Par Vincent Colot (chroniqueur exclusif) – Analyste financier
Il y a un peu plus de an, je consacrais une
chronique à l’épineuse question suivante : est-il possible de se faire
rapidement une idée quant à la cherté d’une action ? Prenant l’exemple du
groupe américain de vêtements et accessoires d’extérieur VF Corporation (connu
pour ses marques Lee, Wrangler, North Face, Kipling, etc.), je vous avais
proposé une petite méthodologie pour parvenir en un quart d’heure maximum à une
première conclusion.
Pour rappel, il s’agissait d’établir la
capacité bénéficiaire moyenne du groupe sur la période d’un cycle économique et
d’en inférer la valeur de l’action hors de toute considération de croissance
future. Pour les détails techniques, reportez-vous à cette
chronique.
Je rapprochais alors la valeur obtenue (68
USD) du cours boursier de l’époque (80 USD) pour aboutir au diagnostic
suivant : VF Corporation n’était pas, a priori, une action suffisamment
chère que pour ne pas approfondir le dossier.
Un an (et une crise mondiale) plus tard, où
en sommes-nous ?
Au terme de cette période extrêmement
troublée, VF Corporation n’aura finalement perdu ni plus ni moins que l’indice
général américain, le S&P 500, à savoir quelque 10%. L’action cote en effet
aux alentours de 72 USD (au 21 septembre). A tout le moins, lorsqu’une action
n’apparaît pas comme grossièrement surévaluée, il ne faut jamais désespérer
quels que soient les environnements économique ou boursier : perdre 10%
dans un contexte très perturbé n’est en effet pas la fin du monde.
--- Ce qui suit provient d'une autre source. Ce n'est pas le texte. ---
--- src/sv/nmea_sfs_pkg.sv ---
// Package of the NMEA sentence field splitter: result codes, header table,
// parser phases and the structs passed between parser and result queue.
// No dependencies.
`default_nettype none

package nmea_sfs_pkg;

  // Result kinds
  localparam logic [1:0] KIND_FIELD_BYTE = 2'd0;
  localparam logic [1:0] KIND_FIELD_END  = 2'd1;
  localparam logic [1:0] KIND_PREFIX     = 2'd2;
  localparam logic [1:0] KIND_SENT_END   = 2'd3;

  // Sentence types
  localparam logic [2:0] TYPE_UNKNOWN = 3'd0;
  localparam logic [2:0] TYPE_HDT     = 3'd1;
  localparam logic [2:0] TYPE_CCD     = 3'd2;
  localparam logic [2:0] TYPE_HDG     = 3'd3;
  localparam logic [2:0] TYPE_HPR     = 3'd4;
  localparam logic [2:0] TYPE_RCD     = 3'd5;

  // Special characters
  localparam logic [7:0] CH_LF     = 8'h0A;
  localparam logic [7:0] CH_CR     = 8'h0D;
  localparam logic [7:0] CH_DOLLAR = 8'h24;
  localparam logic [7:0] CH_STAR   = 8'h2A;
  localparam logic [7:0] CH_COMMA  = 8'h2C;

  // Known header names; character i sits at bits [8*i +: 8], so the
  // strings are written reversed. Entry t maps to sentence type t+1.
  localparam int NUM_HDR = 5;
  localparam logic [63:0] HDR_NAME [NUM_HDR] = '{
    64'("TDHCH"),   // HCHDT
    64'("DCCTNTP"), // PTNTCCD
    64'("GDHCH"),   // HCHDG
    64'("RPHTNTP"), // PTNTHPR
    64'("DCRTNTP")  // PTNTRCD
  };
  localparam int HDR_LEN [NUM_HDR] = '{5, 7, 5, 7, 7};

  // Depth of the result queue
  localparam int QDEPTH = 4;

  typedef enum logic [1:0] {
    PH_WAIT,
    PH_HEAD,
    PH_FIELDS,
    PH_TRAIL
  } phase_t;

  typedef struct packed {
    logic [1:0] kind;
    logic [2:0] stype;
    logic [3:0] fnum;
    logic [7:0] data;
    logic [7:0] xsum;
    logic       last;
  } res_t;

  // Results produced by one byte: count, then up to two entries in order
  typedef struct packed {
    logic [1:0] n;
    res_t       r0;
    res_t       r1;
  } push_t;

  // Number of data fields emitted per sentence type
  function automatic logic [3:0] type_limit(logic [2:0] t);
    logic [3:0] lim;
    unique case (t)
      TYPE_HDT: lim = 4'd2;
      TYPE_CCD: lim = 4'd8;
      TYPE_HDG: lim = 4'd5;
      TYPE_HPR: lim = 4'd7;
      TYPE_RCD: lim = 4'd7;
      default:  lim = 4'd0;
    endcase
    return lim;
  endfunction

endpackage

`default_nettype wire

--- src/sv/nmea_sfs_parser.sv ---
// Parser of the NMEA sentence field splitter: input word register, sentence
// state and the logic that turns one byte into up to two results.
// Depends on nmea_sfs_pkg.
`default_nettype none

module nmea_sfs_parser
  import nmea_sfs_pkg::*;
#(
  parameter int HEADER_CHARS = 7
) (
  input  logic       clk,
  input  logic       rst,
  input  logic       byte_valid,
  output logic       byte_ready,
  input  logic [7:0] byte_in,
  input  logic       room,
  output push_t      push
);

  localparam int HCW = $clog2(HEADER_CHARS + 1);
  localparam int HIW = $clog2(HEADER_CHARS);

  // Input word register
  logic       in_full;
  logic [7:0] in_byte;
  logic       proc;

  // Sentence state
  phase_t     phase, phase_next;
  logic [7:0] hdr [HEADER_CHARS];
  logic [HCW-1:0] hdr_count, hdr_count_next;
  logic       hdr_over, hdr_over_next;
  logic       hdr_wr;
  logic [2:0] cur_type, cur_type_next;
  logic [3:0] fcount, fcount_next;
  logic [7:0] rxor, rxor_next;

  logic [2:0] match_type;
  logic       hit;
  logic       is_lf, is_sep, is_end, open;

  assign proc       = in_full && room;
  assign byte_ready = !in_full || proc;

  always_ff @(posedge clk) begin
    if (rst) begin
      in_full <= 1'b0;
    end else if (byte_ready) begin
      in_full <= byte_valid;
    end
    if (byte_ready && byte_valid) begin
      in_byte <= byte_in;
    end
  end

  // Header match against the known names
  always_comb begin
    match_type = TYPE_UNKNOWN;
    for (int t = NUM_HDR - 1; t >= 0; t--) begin
      hit = !hdr_over && (HDR_LEN[t] <= HEADER_CHARS) &&
            (hdr_count == HCW'(HDR_LEN[t]));
      for (int i = 0; i < HEADER_CHARS; i++) begin
        if (i < HDR_LEN[t] && hdr[i] != HDR_NAME[t][8*i +: 8]) begin
          hit = 1'b0;
        end
      end
      if (hit) begin
        match_type = 3'(t + 1);
      end
    end
  end

  assign is_lf  = (in_byte == CH_LF);
  assign is_end = (in_byte == CH_STAR) || (in_byte == CH_CR);
  assign is_sep = (in_byte == CH_COMMA) || is_end;
  assign open   = fcount < type_limit(cur_type);

  // Next state
  always_comb begin
    phase_next     = phase;
    hdr_count_next = hdr_count;
    hdr_over_next  = hdr_over;
    cur_type_next  = cur_type;
    fcount_next    = fcount;
    rxor_next      = rxor;
    hdr_wr         = 1'b0;
    if (proc) begin
      if (is_lf) begin
        phase_next     = PH_WAIT;
        hdr_count_next = '0;
        hdr_over_next  = 1'b0;
        cur_type_next  = TYPE_UNKNOWN;
        fcount_next    = '0;
        rxor_next      = '0;
      end else begin
        unique case (phase)
          PH_WAIT: begin
            if (in_byte == CH_DOLLAR) begin
              phase_next     = PH_HEAD;
              hdr_count_next = '0;
              hdr_over_next  = 1'b0;
              cur_type_next  = TYPE_UNKNOWN;
              fcount_next    = '0;
              rxor_next      = '0;
            end
          end
          PH_HEAD: begin
            if (in_byte == CH_COMMA) begin
              rxor_next     = rxor ^ in_byte;
              cur_type_next = match_type;
              fcount_next   = '0;
              phase_next    = PH_FIELDS;
            end else if (is_end) begin
              cur_type_next = TYPE_UNKNOWN;
              phase_next    = PH_TRAIL;
            end else begin
              rxor_next = rxor ^ in_byte;
              if (hdr_count < HCW'(HEADER_CHARS)) begin
                hdr_wr         = 1'b1;
                hdr_count_next = hdr_count + 1'b1;
              end else begin
                hdr_over_next = 1'b1;
              end
            end
          end
          PH_FIELDS: begin
            if (in_byte == CH_COMMA) begin
              rxor_next = rxor ^ in_byte;
              if (fcount != 4'd15) begin
                fcount_next = fcount + 1'b1;
              end
            end else if (is_end) begin
              phase_next = PH_TRAIL;
            end else begin
              rxor_next = rxor ^ in_byte;
            end
          end
          PH_TRAIL: begin
          end
          default: begin
          end
        endcase
      end
    end
  end

  // Results
  always_comb begin
    push = '0;
    if (proc) begin
      if (is_lf) begin
        if (phase == PH_FIELDS && open) begin
          push.n  = 2'd2;
          push.r0 = '{KIND_FIELD_END, cur_type, fcount, 8'd0, 8'd0, 1'b0};
          push.r1 = '{KIND_SENT_END, cur_type, fcount, 8'd0, rxor, 1'b1};
        end else begin
          push.n  = 2'd1;
          push.r0 = '{KIND_SENT_END, cur_type, fcount, 8'd0, rxor, 1'b1};
        end
      end else begin
        unique case (phase)
          PH_WAIT: begin
            if (in_byte != CH_DOLLAR) begin
              push.n  = 2'd1;
              push.r0 = '{KIND_PREFIX, TYPE_UNKNOWN, 4'd0, in_byte, 8'd0, 1'b1};
            end
          end
          PH_FIELDS: begin
            if (open) begin
              push.n = 2'd1;
              if (is_sep) begin
                push.r0 = '{KIND_FIELD_END, cur_type, fcount, 8'd0, 8'd0, 1'b1};
              end else begin
                push.r0 = '{KIND_FIELD_BYTE, cur_type, fcount, in_byte, 8'd0, 1'b1};
              end
            end
          end
          default: begin
          end
        endcase
      end
    end
  end

  always_ff @(posedge clk) begin
    if (rst) begin
      phase     <= PH_WAIT;
      hdr_count <= '0;
      hdr_over  <= 1'b0;
      cur_type  <= TYPE_UNKNOWN;
      fcount    <= '0;
      rxor      <= '0;
    end else begin
      phase     <= phase_next;
      hdr_count <= hdr_count_next;
      hdr_over  <= hdr_over_next;
      cur_type  <= cur_type_next;
      fcount    <= fcount_next;
      rxor      <= rxor_next;
    end
    // header characters past the count are never compared, so no reset
    if (hdr_wr) begin
      hdr[hdr_count[HIW-1:0]] <= in_byte;
    end
  end

endmodule

`default_nettype wire

--- src/sv/nmea_sfs_outq.sv ---
// Result queue of the NMEA sentence field splitter: a small register queue
// that takes up to two results per cycle and hands out one.
// Depends on nmea_sfs_pkg.
`default_nettype none

module nmea_sfs_outq
  import nmea_sfs_pkg::*;
(
  input  logic       clk,
  input  logic       rst,
  input  push_t      push,
  output logic       room,
  output logic       res_valid,
  input  logic       res_ready,
  output res_t       res
);

  localparam int PW = $clog2(QDEPTH);
  localparam int CW = $clog2(QDEPTH + 1);

  res_t          q [QDEPTH];
  logic [PW-1:0] wr_ptr, rd_ptr;
  logic [CW-1:0] count;
  logic          pop;

  // room for a two-result word without looking at this cycle's pop
  assign room      = count <= CW'(QDEPTH - 2);
  assign res_valid = count != '0;
  assign pop       = res_valid && res_ready;
  assign res       = q[rd_ptr];

  always_ff @(posedge clk) begin
    if (rst) begin
      wr_ptr <= '0;
      rd_ptr <= '0;
      count  <= '0;
    end else begin
      wr_ptr <= wr_ptr + PW'(push.n);
      rd_ptr <= rd_ptr + PW'(pop);
      count  <= count + CW'(push.n) - CW'(pop);
    end
    if (push.n != 2'd0) begin
      q[wr_ptr] <= push.r0;
    end
    if (push.n == 2'd2) begin
      q[wr_ptr + 1'b1] <= push.r1;
    end
  end

endmodule

`default_nettype wire

--- src/sv/nmea_sentence_field_splitter.sv ---
// Top level of the NMEA sentence field splitter: parser and result queue.
// Depends on nmea_sfs_pkg, nmea_sfs_parser and nmea_sfs_outq.
//
//   channel  handshake              payload
//   byte     byte_valid/byte_ready  byte_in
//   result   res_valid/res_ready    kind, sentence_type, field_number,
//                                   data_byte, xor_sum, last
//
// One byte is taken per cycle while the result queue has room; its results pass through
// the input word register and the four-entry result queue.
// A line feed that closes an open field gives two results, so the result
// port sets the rate at one result per cycle.
// With fewer than two free queue entries the input register stalls, then byte_ready.
// rst is synchronous and clears the parser state and the queue.
`default_nettype none

module nmea_sentence_field_splitter
  import nmea_sfs_pkg::*;
#(
  parameter int HEADER_CHARS = 7
) (
  input  logic       clk,
  input  logic       rst,
  input  logic       byte_valid,
  output logic       byte_ready,
  input  logic [7:0] byte_in,
  output logic       res_valid,
  input  logic       res_ready,
  output logic [1:0] kind,
  output logic [2:0] sentence_type,
  output logic [3:0] field_number,
  output logic [7:0] data_byte,
  output logic [7:0] xor_sum,
  output logic       last
);

  push_t push;
  logic  room;
  res_t  res;

  nmea_sfs_parser #(
    .HEADER_CHARS(HEADER_CHARS)
  ) u_parser (
    .clk       (clk),
    .rst       (rst),
    .byte_valid(byte_valid),
    .byte_ready(byte_ready),
    .byte_in   (byte_in),
    .room      (room),
    .push      (push)
  );

  nmea_sfs_outq u_outq (
    .clk      (clk),
    .rst      (rst),
    .push     (push),
    .room     (room),
    .res_valid(res_valid),
    .res_ready(res_ready),
    .res      (res)
  );

  assign kind          = res.kind;
  assign sentence_type = res.stype;
  assign field_number  = res.fnum;
  assign data_byte     = res.data;
  assign xor_sum       = res.xsum;
  assign last          = res.last;

endmodule

`default_nettype wire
Allons cependant un peu plus dans le
détail. Que constatons-nous ? Dans un premier temps, le cours de l’action
VF Corporation a perdu sensiblement plus de terrain que l’indice : dans le
creux du mois de novembre, victime de la panique générale quant aux
perspectives de l’économie américaine, l’action avait perdu 50% pour coter aux
alentours de 40 USD ; dans le même temps, la perte de l’indice restait en
deçà de 40%. Certes, après coup, il est toujours facile de faire son malin. Il
n’empêche : à ce cours de 40 USD, soit à un niveau largement inférieur à
celui de 68 USD diagnostiqué alors comme étant celui correspondant à la
capacité bénéficiaire du groupe, l’action pouvait être considérée comme bon
marché, vu le rebond de 80% opéré depuis lors. C’est là une des vertus de cette
méthodologie : une forte décote du cours par rapport à cette valeur doit
attirer d’autant plus l’attention de l’analyste en quête de bonnes affaires. Un
indicateur utile mais pas suffisant, rappelons-le : il ne doit pas se
substituer à une analyse plus fine du profil du groupe.
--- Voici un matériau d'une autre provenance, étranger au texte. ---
File: src/sv/tsd_pkg.sv
// ----------------------------------------------------------------------------
// tsd_pkg
// Shared types, constants and helper functions of the scratchpad decoder.
// ----------------------------------------------------------------------------
package tsd_pkg;

    localparam int unsigned FRAME_LEN     = 9;
    localparam int unsigned QUEUE_DEPTH   = 2;
    localparam int unsigned IDX_W         = 4;

    localparam logic [7:0]  CRC_POLY_REFL = 8'h8C;
    localparam logic [7:0]  NO_DATA_RESET = 8'h80;
    localparam logic [6:0]  HALF_DEG_FRACT = 7'd50;

    // byte positions inside a frame
    localparam logic [IDX_W-1:0] IDX_TEMP_LOW  = IDX_W'(0);
    localparam logic [IDX_W-1:0] IDX_TEMP_HIGH = IDX_W'(1);
    localparam logic [IDX_W-1:0] IDX_CRC       = IDX_W'(FRAME_LEN - 1);
    localparam logic [IDX_W-1:0] IDX_DONE      = IDX_W'(FRAME_LEN);

    typedef logic [0:0] cfg_index_t;
    localparam cfg_index_t CFG_SENSOR_TYPE  = 1'b0;
    localparam cfg_index_t CFG_NO_DATA_CODE = 1'b1;

    typedef enum logic
    {
        SENSOR_SIXTEENTH = 1'b0,
        SENSOR_HALF      = 1'b1
    } sensor_type_t;

    typedef struct packed
    {
        sensor_type_t      sensor_type;
        logic signed [7:0] no_data_code;
    } cfg_t;

    // one checked frame handed from front to back
    typedef struct packed
    {
        logic        crc_ok;
        logic [15:0] raw;
    } frame_t;

    function automatic logic [7:0] crc_update(input logic [7:0] crc, input logic [7:0] b);
        logic [7:0] c;
        logic       mix;
        c = crc;
        for (int k = 0; k < 8; k++)
        begin
            mix = c[0] ^ b[k];
            c   = {1'b0, c[7:1]};
            if (mix)
            begin
                c = c ^ CRC_POLY_REFL;
            end
        end
        return c;
    endfunction

    // hundredths for a sixteenth-degree nibble: floor(25 * n / 4)
    function automatic logic [6:0] fract_sixteenth(input logic [3:0] n);
        logic [8:0] prod;
        prod = 9'(n) * 9'd25;
        return prod[8:2];
    endfunction

endpackage

File: src/sv/tsd_if.sv
// ----------------------------------------------------------------------------
// tsd_if
// Channel interfaces of the scratchpad decoder: byte input, result, config.
// ----------------------------------------------------------------------------
interface tsd_in_if;
    logic       valid;
    logic       ready;
    logic [7:0] data_byte;
    logic       first_byte;

    modport source (output valid, output data_byte, output first_byte, input ready);
    modport sink   (input valid, input data_byte, input first_byte, output ready);
endinterface

interface tsd_out_if;
    logic               valid;
    logic               ready;
    logic               crc_ok;
    logic               negative;
    logic signed [15:0] whole;
    logic [6:0]         fract;

    modport source (output valid, output crc_ok, output negative, output whole,
                    output fract, input ready);
    modport sink   (input valid, input crc_ok, input negative, input whole,
                    input fract, output ready);
endinterface

interface tsd_cfg_if;
    logic       valid;
    logic       ready;
    logic [0:0] index;
    logic [7:0] data;

    modport source (output valid, output index, output data, input ready);
    modport sink   (input valid, input index, input data, output ready);
endinterface

File: src/sv/temp_sensor_scratchpad_decode_core.sv
// ----------------------------------------------------------------------------
// temp_sensor_scratchpad_decode_core
// Scratchpad decoder for a one-wire temperature sensor with CRC-8 check.
// ----------------------------------------------------------------------------
// scratch: one scratchpad byte per item, first_byte marks byte zero and
//   restarts the frame. bytes after the ninth are dropped until the next
//   first_byte. a byte is taken every cycle while the frame queue has room.
// result: one item per frame, sent after the ninth byte. on a CRC match it
//   carries sign, whole degrees and hundredths; on a mismatch it carries the
//   no-data code as whole, fraction 0 and crc_ok 0.
// cfg: index 0 selects sixteenth- or half-degree units, index 1 sets the
//   no-data code. writes are taken every cycle and apply to later results.
// path: the ninth byte queues its record; a pop loads the output register.
// throughput: one byte per cycle, set by the single-byte CRC step in front.
// when the result side stalls the output register holds, the frame queue
//   fills, and scratch.ready drops only once the queue is full.
// reset: frame position, CRC and queue are cleared, units go to sixteenths,
//   the no-data code to -128; the first byte after reset starts a frame.
// ----------------------------------------------------------------------------
module temp_sensor_scratchpad_decode_core
    import tsd_pkg::*;
#(
    parameter int unsigned QDEPTH = QUEUE_DEPTH
)
(
    input  logic       clk,
    input  logic       rst_n,
    tsd_in_if.sink     scratch,
    tsd_out_if.source  result,
    tsd_cfg_if.sink    cfg
);

    cfg_t   cfg_reg, cfg_next;
    logic   q_push;
    logic   q_pop;
    logic   q_full;
    logic   q_empty;
    frame_t q_in;
    frame_t q_out;

    assign cfg.ready = 1'b1;

    always_comb
    begin
        cfg_next = cfg_reg;
        if (cfg.valid)
        begin
            unique case (cfg.index)
                CFG_SENSOR_TYPE:  cfg_next.sensor_type  = sensor_type_t'(cfg.data[0]);
                CFG_NO_DATA_CODE: cfg_next.no_data_code = signed'(cfg.data);
                default:          cfg_next = cfg_reg;
            endcase
        end
    end

    always_ff @(posedge clk or negedge rst_n)
    begin
        if (!rst_n)
        begin
            cfg_reg <= '{sensor_type: SENSOR_SIXTEENTH, no_data_code: signed'(NO_DATA_RESET)};
        end
        else
        begin
            cfg_reg <= cfg_next;
        end
    end

    tsd_front u_front
    (
        .clk     (clk),
        .rst_n   (rst_n),
        .scratch (scratch),
        .q_full  (q_full),
        .q_push  (q_push),
        .q_data  (q_in)
    );

    tsd_queue #(
        .DEPTH (QDEPTH)
    ) u_queue
    (
        .clk       (clk),
        .rst_n     (rst_n),
        .push      (q_push),
        .push_data (q_in),
        .full      (q_full),
        .pop       (q_pop),
        .empty     (q_empty),
        .pop_data  (q_out)
    );

    tsd_back u_back
    (
        .clk     (clk),
        .rst_n   (rst_n),
        .cfg     (cfg_reg),
        .q_empty (q_empty),
        .q_data  (q_out),
        .q_pop   (q_pop),
        .result  (result)
    );

endmodule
Au cours de 72 USD, la bonne affaire n’est
évidemment plus aussi évidente. Ajoutons en effet les données de 2008 pour
actualiser le calcul : la rentabilité sur fonds propres en 2008 était de
16,7%, ce qui donne un bénéfice par action moyen de référence de 5,7 USD ;
en utilisant un taux d’actualisation de 9% comme il y a un an, on obtient une
valeur de 63,3 USD. La prime du cours boursier de 14% (72 USD par rapport à
63,3 USD) est à peu près comparable à celle qui existait il y a un an (80 USD
par rapport à 68 USD). Cette prime semble, à première vue, raisonnable étant
donné les perspectives de croissance rentable du groupe et sa structure
financière saine. Mais seule une analyse plus détaillée des fondamentaux du
groupe apportera des éléments plus probants pour étayer cette thèse. A tout le
moins, en cas de nouvel affaiblissement de la Bourse, si le cours de VF
Corporation devait tomber largement sous la barre des 63,3 USD, cette analyse
mériterait d’être menée à son terme ! Car je n’insisterai jamais assez un
point qui me paraît fondamental : l’investisseur fera toujours mieux
d’acheter une action lorsque son cours est faible plutôt que de tabler sur
l’hypothétique excellence d’une stratégie d’entreprise.